Dataset entries
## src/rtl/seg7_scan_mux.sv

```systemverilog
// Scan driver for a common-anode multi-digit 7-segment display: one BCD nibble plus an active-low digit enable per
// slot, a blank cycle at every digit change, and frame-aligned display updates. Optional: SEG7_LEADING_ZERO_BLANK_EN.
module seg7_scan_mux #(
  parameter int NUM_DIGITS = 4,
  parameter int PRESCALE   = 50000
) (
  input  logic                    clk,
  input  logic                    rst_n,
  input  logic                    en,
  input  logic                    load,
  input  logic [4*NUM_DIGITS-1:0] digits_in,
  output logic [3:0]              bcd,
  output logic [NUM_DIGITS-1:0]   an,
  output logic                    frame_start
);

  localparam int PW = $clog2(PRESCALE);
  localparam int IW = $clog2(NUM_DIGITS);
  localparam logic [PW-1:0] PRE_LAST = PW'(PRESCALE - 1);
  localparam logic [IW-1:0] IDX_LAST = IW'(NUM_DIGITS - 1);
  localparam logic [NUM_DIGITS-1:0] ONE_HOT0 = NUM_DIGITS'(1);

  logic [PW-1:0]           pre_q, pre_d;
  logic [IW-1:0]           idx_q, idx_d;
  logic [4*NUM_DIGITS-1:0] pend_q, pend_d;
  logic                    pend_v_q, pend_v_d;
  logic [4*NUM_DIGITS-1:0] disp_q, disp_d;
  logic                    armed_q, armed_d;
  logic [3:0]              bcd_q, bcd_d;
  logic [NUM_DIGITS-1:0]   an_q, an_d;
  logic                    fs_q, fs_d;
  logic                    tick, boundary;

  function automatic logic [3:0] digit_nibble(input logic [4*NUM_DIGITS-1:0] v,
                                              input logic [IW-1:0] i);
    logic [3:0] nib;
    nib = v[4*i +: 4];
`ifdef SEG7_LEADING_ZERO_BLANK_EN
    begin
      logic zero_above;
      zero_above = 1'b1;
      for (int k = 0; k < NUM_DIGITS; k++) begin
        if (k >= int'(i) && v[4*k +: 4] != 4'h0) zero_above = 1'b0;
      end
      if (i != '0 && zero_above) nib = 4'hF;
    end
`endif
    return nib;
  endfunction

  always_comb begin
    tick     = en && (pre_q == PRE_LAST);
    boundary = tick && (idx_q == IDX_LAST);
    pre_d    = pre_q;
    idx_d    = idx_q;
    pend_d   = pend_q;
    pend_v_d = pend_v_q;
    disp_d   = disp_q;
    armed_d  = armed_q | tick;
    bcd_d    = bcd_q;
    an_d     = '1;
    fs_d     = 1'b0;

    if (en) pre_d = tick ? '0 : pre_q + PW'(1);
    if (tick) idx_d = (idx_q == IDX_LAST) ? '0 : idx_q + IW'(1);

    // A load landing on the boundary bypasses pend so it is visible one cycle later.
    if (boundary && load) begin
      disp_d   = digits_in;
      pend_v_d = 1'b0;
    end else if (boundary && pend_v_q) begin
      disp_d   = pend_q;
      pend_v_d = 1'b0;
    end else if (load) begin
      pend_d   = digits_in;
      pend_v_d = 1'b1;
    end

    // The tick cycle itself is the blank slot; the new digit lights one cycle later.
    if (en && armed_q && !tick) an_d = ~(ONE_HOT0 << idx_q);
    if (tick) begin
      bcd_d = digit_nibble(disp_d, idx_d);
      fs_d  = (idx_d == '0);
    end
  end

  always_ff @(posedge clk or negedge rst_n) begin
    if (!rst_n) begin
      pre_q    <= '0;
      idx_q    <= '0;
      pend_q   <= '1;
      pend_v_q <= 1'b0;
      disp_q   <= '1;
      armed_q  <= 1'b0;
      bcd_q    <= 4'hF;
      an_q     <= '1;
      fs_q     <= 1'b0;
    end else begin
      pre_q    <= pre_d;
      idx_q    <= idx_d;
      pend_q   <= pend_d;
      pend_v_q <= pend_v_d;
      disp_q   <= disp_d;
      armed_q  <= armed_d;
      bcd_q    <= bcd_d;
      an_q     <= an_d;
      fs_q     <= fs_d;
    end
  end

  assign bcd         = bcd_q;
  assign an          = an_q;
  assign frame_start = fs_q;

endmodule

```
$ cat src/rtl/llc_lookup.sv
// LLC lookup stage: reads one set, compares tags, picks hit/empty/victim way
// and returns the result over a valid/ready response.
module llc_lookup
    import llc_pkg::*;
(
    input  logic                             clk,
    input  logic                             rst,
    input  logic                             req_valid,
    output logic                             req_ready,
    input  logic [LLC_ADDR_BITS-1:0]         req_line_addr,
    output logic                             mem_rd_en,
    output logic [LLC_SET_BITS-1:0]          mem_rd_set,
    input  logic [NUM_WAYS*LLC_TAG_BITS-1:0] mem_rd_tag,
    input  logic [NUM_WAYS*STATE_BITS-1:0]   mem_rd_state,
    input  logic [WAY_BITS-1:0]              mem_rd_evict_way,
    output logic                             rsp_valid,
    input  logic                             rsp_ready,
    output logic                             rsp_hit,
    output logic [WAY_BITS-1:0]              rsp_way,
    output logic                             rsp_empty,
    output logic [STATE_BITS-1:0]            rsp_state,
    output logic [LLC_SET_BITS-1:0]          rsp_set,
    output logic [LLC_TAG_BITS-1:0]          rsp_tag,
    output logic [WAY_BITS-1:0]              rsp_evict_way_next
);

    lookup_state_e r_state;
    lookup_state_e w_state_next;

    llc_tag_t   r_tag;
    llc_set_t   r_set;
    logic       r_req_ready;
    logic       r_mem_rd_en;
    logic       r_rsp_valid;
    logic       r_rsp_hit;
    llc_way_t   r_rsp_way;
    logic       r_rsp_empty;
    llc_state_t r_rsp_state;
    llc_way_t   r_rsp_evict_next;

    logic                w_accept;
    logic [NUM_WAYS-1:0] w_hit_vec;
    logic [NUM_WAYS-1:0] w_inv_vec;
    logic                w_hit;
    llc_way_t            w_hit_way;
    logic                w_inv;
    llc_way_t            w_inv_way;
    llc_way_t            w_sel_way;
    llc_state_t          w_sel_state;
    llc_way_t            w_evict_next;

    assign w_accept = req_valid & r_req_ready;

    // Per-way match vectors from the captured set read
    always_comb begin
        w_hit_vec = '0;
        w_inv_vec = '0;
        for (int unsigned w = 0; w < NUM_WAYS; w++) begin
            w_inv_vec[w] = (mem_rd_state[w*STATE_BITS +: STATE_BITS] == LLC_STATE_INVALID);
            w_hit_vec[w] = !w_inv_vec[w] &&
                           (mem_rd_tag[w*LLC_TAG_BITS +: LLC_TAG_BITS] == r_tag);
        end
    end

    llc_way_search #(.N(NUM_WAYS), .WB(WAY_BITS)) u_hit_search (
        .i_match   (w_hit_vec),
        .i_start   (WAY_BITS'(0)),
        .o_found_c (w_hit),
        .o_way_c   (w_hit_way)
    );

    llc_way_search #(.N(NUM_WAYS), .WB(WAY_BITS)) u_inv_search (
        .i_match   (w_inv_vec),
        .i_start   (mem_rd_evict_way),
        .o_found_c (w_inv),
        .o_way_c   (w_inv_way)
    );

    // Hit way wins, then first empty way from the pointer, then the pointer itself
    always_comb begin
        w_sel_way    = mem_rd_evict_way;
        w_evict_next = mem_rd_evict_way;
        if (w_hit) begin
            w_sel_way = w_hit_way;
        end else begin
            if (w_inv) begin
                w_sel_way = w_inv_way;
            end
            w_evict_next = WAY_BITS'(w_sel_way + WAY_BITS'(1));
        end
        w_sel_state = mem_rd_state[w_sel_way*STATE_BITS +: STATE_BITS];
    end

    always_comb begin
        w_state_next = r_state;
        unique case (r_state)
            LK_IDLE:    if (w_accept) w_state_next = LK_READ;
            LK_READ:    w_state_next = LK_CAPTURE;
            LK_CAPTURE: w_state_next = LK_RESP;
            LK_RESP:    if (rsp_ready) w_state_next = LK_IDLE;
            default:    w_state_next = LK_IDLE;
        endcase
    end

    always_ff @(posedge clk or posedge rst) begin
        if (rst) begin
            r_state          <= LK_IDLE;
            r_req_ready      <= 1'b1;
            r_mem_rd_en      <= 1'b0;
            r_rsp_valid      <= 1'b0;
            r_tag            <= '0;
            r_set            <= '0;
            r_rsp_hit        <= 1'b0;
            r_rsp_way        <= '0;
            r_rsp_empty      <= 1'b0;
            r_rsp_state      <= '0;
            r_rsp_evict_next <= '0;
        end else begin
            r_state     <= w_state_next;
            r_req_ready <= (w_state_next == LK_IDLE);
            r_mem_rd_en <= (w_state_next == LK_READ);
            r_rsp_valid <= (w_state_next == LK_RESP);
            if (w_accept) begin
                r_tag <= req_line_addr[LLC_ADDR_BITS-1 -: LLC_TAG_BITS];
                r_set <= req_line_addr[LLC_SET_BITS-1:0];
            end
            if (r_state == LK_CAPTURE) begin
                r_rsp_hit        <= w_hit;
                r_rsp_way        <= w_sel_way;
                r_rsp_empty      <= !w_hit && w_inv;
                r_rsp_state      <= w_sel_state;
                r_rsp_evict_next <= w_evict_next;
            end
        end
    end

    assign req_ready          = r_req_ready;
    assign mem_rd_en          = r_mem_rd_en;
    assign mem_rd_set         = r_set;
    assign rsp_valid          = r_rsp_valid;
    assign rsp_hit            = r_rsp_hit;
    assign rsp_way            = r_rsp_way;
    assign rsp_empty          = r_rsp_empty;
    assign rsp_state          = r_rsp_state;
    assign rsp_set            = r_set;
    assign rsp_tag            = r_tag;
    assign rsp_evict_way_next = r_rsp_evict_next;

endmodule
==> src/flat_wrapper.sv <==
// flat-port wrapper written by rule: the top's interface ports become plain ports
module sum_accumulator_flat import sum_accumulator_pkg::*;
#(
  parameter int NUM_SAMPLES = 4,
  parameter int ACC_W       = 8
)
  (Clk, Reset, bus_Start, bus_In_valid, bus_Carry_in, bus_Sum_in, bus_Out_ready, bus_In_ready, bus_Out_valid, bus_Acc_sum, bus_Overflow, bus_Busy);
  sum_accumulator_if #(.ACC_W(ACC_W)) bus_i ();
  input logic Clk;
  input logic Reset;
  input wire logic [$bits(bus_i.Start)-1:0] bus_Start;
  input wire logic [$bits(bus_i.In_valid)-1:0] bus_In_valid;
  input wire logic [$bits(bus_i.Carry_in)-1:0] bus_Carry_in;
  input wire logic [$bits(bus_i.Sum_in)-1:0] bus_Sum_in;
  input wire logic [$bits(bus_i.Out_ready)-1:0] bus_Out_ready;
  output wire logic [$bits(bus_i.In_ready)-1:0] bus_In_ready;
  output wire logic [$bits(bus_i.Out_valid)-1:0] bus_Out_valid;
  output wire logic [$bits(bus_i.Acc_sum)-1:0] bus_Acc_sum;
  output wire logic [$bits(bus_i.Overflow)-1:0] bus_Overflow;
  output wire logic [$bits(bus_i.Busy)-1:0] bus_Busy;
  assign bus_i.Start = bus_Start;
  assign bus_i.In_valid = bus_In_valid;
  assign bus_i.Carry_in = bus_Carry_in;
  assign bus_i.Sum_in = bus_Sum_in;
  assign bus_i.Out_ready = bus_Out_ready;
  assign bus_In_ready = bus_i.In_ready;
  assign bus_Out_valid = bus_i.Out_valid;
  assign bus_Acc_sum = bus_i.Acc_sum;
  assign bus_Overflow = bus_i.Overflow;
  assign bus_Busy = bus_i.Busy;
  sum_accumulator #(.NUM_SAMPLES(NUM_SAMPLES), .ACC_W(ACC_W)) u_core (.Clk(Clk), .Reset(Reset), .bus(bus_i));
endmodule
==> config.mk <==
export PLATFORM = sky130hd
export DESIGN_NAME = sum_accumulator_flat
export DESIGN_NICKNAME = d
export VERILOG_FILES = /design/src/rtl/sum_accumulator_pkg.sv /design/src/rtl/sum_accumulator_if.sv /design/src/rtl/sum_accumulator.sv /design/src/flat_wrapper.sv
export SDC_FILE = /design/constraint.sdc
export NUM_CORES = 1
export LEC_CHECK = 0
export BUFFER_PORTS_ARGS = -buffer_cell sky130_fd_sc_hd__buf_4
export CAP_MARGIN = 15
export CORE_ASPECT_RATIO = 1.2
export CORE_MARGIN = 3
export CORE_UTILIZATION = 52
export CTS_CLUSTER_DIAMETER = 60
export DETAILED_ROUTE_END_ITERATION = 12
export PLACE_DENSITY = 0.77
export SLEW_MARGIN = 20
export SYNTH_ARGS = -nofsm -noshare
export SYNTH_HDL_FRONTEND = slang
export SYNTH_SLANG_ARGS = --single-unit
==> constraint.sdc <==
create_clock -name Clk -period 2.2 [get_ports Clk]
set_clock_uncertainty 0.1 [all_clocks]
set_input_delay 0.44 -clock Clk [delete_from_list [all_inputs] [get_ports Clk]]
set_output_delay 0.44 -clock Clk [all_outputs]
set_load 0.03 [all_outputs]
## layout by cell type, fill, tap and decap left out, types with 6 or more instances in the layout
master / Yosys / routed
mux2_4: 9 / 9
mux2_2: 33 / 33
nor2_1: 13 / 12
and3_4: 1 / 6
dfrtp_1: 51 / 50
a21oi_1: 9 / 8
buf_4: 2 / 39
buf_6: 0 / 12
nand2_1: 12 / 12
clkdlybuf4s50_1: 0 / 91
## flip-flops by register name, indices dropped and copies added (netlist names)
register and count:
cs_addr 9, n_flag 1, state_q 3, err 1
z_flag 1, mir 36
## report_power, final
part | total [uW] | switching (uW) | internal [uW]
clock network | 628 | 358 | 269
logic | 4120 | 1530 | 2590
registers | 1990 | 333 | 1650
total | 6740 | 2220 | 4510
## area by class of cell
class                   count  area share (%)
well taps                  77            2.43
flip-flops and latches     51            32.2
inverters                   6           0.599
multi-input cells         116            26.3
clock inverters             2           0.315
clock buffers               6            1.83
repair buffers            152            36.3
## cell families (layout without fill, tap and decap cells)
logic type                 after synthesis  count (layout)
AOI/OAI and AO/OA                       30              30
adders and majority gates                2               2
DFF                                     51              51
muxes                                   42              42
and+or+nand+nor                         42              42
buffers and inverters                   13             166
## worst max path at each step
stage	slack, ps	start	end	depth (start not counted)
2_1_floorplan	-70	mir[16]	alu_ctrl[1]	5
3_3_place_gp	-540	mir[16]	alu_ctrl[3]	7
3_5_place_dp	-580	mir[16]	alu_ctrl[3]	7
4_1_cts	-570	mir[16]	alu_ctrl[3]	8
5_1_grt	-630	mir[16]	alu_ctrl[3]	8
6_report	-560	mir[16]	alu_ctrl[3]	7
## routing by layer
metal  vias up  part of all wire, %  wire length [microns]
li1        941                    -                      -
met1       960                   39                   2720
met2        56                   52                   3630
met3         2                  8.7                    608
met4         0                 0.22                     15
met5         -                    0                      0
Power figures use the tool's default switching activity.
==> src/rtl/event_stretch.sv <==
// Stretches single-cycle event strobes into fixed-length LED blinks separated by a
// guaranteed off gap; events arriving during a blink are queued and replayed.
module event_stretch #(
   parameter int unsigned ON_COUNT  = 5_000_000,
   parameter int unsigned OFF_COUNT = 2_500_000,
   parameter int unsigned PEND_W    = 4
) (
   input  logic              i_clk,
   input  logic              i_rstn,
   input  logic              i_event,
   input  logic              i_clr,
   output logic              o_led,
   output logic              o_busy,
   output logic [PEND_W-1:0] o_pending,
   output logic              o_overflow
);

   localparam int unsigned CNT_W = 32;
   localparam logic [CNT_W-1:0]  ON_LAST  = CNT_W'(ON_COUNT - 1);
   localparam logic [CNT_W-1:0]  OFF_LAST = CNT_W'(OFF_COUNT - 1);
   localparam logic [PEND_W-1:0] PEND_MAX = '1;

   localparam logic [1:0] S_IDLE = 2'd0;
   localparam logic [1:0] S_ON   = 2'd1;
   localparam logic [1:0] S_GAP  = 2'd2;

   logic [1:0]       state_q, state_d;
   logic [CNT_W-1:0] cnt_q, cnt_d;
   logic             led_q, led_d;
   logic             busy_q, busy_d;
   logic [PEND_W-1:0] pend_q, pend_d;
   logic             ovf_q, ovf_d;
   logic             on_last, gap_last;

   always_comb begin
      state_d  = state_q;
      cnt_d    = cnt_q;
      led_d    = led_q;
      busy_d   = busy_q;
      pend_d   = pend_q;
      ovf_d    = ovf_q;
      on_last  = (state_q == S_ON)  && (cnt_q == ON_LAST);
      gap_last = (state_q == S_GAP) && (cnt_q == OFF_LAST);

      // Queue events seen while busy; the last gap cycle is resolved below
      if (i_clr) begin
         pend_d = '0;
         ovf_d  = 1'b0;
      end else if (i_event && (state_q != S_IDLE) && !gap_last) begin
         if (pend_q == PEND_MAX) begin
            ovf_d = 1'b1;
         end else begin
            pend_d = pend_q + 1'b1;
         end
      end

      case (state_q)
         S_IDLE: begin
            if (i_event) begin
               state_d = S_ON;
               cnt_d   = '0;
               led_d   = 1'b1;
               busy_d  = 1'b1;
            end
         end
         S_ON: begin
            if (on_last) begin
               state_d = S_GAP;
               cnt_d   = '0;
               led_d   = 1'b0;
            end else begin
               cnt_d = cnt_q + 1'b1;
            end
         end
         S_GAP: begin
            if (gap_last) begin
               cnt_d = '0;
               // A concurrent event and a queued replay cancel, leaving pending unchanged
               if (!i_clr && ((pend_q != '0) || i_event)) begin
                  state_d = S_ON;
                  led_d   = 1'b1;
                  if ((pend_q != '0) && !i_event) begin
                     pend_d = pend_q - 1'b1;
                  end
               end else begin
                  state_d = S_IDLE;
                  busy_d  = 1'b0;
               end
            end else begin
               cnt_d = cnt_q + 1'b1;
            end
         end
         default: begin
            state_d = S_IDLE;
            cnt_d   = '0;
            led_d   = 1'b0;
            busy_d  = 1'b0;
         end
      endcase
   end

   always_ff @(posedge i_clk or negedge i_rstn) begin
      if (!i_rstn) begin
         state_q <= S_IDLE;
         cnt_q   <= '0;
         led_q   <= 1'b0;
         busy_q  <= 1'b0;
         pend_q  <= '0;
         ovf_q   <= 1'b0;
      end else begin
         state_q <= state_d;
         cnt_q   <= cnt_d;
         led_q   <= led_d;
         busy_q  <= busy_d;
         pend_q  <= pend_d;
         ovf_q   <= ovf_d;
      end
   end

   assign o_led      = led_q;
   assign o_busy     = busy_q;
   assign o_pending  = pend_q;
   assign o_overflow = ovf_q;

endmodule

What to work on
Where the string "class" shows up in the listing above, copy the line that holds it.

Response to this exercise
## area by class of cell
class                   count  area share (%)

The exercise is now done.